ORDINANZA DEL SINDACO
Trasmissione Ordinanza Sindacale n.10468/98
I L S I N D A C O
Premesso:
- che si riscontrano frequenti casi di accattonaggio con sfruttamento di animali domestici
in condizioni tali da configurarsi come casi di maltrattamento, o con cuccioli ancora
lattanti o da svezzare, o in cattivo stato di salute;
- che le norme vigenti attribuiscono ai Comuni le funzioni di vigilanza sul rispetto dei
diritti degli stessi animali, della loro tutela e del loro benessere, dopo lo scioglimento
delle funzioni attribuite all'ENPA(Ente Nazionale Protezione Animali);
- che peraltro la tutela dei diritti degli animali è un fatto culturale e che i
maltrattamenti degli stessi sono in netto contrasto con la sensibilità dei cittadini e
con i principi etici della collettività;
CONSIDERATO:
- Che in assenza di uno specifico provvedimento sindacale non è attualmente possibile una
reale soluzione delle situazioni di maltrattamento e quindi una reale tutela dei diritti
dell'animale, in quanto gli animali stessi debbono essere restituiti al detentore su
richiesta dell'interessato;
- che pertanto, vista l'impossibilità di risolvere i casi di maltrattamento denunciati
nelle situazioni di accattonaggio, si presenta la necessità di emanare disposizioni al
riguardo che tutelino gli animali oggetto dello sfruttamento e di sofferenza;
Ritenuto quindi di dover intervenire al fine di tutelare gli animali oggetto di
maltrattamento o di utilizzo improprio ed in particolare i cuccioli disponendo il
sequestro ed il ricovero degli animali stessi presso strutture idonee, ed ed il successivo
affidamento ad un diverso proprietario che dia le garanzie necessarie previste dalla
normativa vigente;
Visto l'art.3 del D.P.R. 31/3/79 circa la funzione di vigilanza dei
Comuni;
Visto l'art.1 della L.12/6/1913,che proibisce atti crudeli su
animali ed in genere le inutili torture per lo sfruttamento industriale di ogni specie
animale;
Vista la L. 22/11/1993 (nuovo art. 727 codice Penale)riguardante il
maltrattamento di animali;
Richiamati gli artt.1,2,4 e della L. 14/8/1991 n.281 che
attribuiscono ai Comuni specifici compiti in materia di randagismo;
Visto il comma 2 dell'art. 38 della L.142/90;
Richiamati gli artt. 207 e 208 del Vigente Regolamento Veterinario del Comune di
Ferrara;
Visto l'art.2 della L.R. 41/94 "Definizione di nuove norme per
la tutela e il controllo delle popolazioni canine e feline - Modifiche ed integrazioni
alla L.R. 25/2/88 n.5;
O R D I N A
Quanto segue:
- E' fatto divieto assoluto di utilizzare animali con cuccioli lattanti o cuccioli da
svezzare, animali in cattivo stato di salute o comunque detenuti in evidenti condizioni di
maltrattamento, per la pratica dell'accattonaggio;
- Gli animali domestici rinvenuti nelle suddette circostanze saranno sequestsrati e
ricoverati a cura degli organi di vigilanza presso il Canile Municipale di Via Gramicia o
presso strutture - rifugio di Associazioni Animaliste o presso altre strutture adeguate.
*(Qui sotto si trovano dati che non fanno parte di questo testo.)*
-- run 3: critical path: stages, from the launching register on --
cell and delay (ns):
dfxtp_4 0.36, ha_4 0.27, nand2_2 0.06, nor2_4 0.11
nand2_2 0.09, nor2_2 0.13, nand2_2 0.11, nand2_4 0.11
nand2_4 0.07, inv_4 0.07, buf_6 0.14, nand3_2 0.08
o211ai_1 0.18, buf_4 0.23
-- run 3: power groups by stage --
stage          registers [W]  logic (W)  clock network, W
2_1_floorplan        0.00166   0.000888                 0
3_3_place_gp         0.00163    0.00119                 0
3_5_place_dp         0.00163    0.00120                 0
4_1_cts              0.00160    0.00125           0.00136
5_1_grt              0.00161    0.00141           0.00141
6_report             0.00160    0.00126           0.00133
`config.mk`:
```
export PLATFORM = sky130hd
export DESIGN_NAME = cia402_drive_state_machine_unit_flat
export DESIGN_NICKNAME = d
export VERILOG_FILES = /design/src/hw/rtl/cdsm_pkg.sv /design/src/hw/rtl/cdsm_ifs.sv /design/src/hw/rtl/cdsm_cfg.sv /design/src/hw/rtl/cdsm_core.sv /design/src/hw/rtl/cia402_drive_state_machine_unit.sv /design/src/flat_wrapper.sv
export VERILOG_INCLUDE_DIRS = /design/src /design/src/hw/rtl
export SDC_FILE = /design/constraint.sdc
export NUM_CORES = 1
export LEC_CHECK = 0
export ABC_AREA = 1
export ABC_CLOCK_PERIOD_IN_PS = 31000
export BUFFER_PORTS_ARGS = -buffer_cell sky130_fd_sc_hd__clkbuf_2
export CORE_MARGIN = 1
export CORE_UTILIZATION = 25
export CTS_BUF_LIST = sky130_fd_sc_hd__clkbuf_8
export CTS_CLUSTER_SIZE = 10
export DETAILED_ROUTE_END_ITERATION = 12
export PLACE_DENSITY = 0.36
export RECOVER_POWER = 25
export SKIP_LAST_GASP = 1
export SYNTH_ARGS = -nofsm -noshare
export SYNTH_HDL_FRONTEND = slang
export SYNTH_HIERARCHICAL = 1
export SYNTH_SLANG_ARGS = --single-unit
export TNS_END_PERCENT = 1
```
`constraint.sdc`:
```
create_clock -name clk -period 31 [get_ports clk]
set_input_delay 1.55 -clock clk [delete_from_list [all_inputs] [get_ports clk]]
set_output_delay 1.55 -clock clk [all_outputs]
set_load 0.01 [all_outputs]
```
<file path="config.mk">
export PLATFORM = sky130hd
export DESIGN_NAME = cau_mul
export DESIGN_NICKNAME = d
export VERILOG_FILES = /design/src/sv/cau_pkg.sv /design/src/sv/cau_mul.sv
export SDC_FILE = /design/constraint.sdc
export NUM_CORES = 2
export LEC_CHECK = 0
export BUFFER_PORTS_ARGS = -buffer_cell sky130_fd_sc_hd__buf_2
export CAP_MARGIN = 10
export CORE_UTILIZATION = 60
export DETAILED_ROUTE_END_ITERATION = 10
export PLACE_DENSITY_LB_ADDON = 0.15
export REMOVE_ABC_BUFFERS = 1
export SYNTH_ARGS = -nofsm -noshare
export SYNTH_HDL_FRONTEND = slang
export SYNTH_SLANG_ARGS = --single-unit
</file>
<file path="constraint.sdc">
create_clock -name clk -period 7.9 [get_ports clk]
set_clock_uncertainty 0.05 [all_clocks]
set_input_delay 1.58 -clock clk [delete_from_list [all_inputs] [get_ports clk]]
set_output_delay 1.58 -clock clk [all_outputs]
set_load 0.01 [all_outputs]
</file>
<file path="config.mk">
export PLATFORM = sky130hd
export DESIGN_NAME = cau_div
export DESIGN_NICKNAME = d
export VERILOG_FILES = /design/src/sv/cau_pkg.sv /design/src/sv/cau_div.sv
export SDC_FILE = /design/constraint.sdc
export NUM_CORES = 1
export LEC_CHECK = 0
export BUFFER_PORTS_ARGS = -buffer_cell sky130_fd_sc_hd__buf_2
export CAP_MARGIN = 20
export CORE_ASPECT_RATIO = 0.9
export CORE_UTILIZATION = 40
export CTS_CLUSTER_SIZE = 40
export DETAILED_ROUTE_END_ITERATION = 10
export PLACE_DENSITY_LB_ADDON = 0.3
export SETUP_SLACK_MARGIN = 0.2
export SLEW_MARGIN = 30
export SYNTH_ARGS = -nofsm -noshare
export SYNTH_HDL_FRONTEND = slang
export SYNTH_SLANG_ARGS = --single-unit
</file>
<file path="constraint.sdc">
create_clock -name clk -period 4.8 [get_ports clk]
set_clock_uncertainty 0.15 [all_clocks]
set_input_delay 0.48 -clock clk [delete_from_list [all_inputs] [get_ports clk]]
set_output_delay 0.48 -clock clk [all_outputs]
set_load 0.02 [all_outputs]
</file>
Gli animali suddetti, registrati, vaccinati, e sterilizzati, saranno
quindi affidati, a cura della struttura comunale e con l'ausilio delle associazioni
protezioniste, a famiglie che ne faranno richiesta di adozione ed in possesso dei
necessari requisiti di legge.
Fatte salve le responsabilità penali in materia, le trasgressioni alla presente Ordinanza
saranno punite con sanzioni amministrative da L. 50.000 a L. 300.000.
La Polizia Municipale, il Servizio Veterinario dell'Azienda USL e gli altri organi a ciò
preposti per legge o per regolamento sono incaricati di vigilare sulla corretta osservanza
della presente Ordinanza e di applicare le sanzioni previste dalla medesima.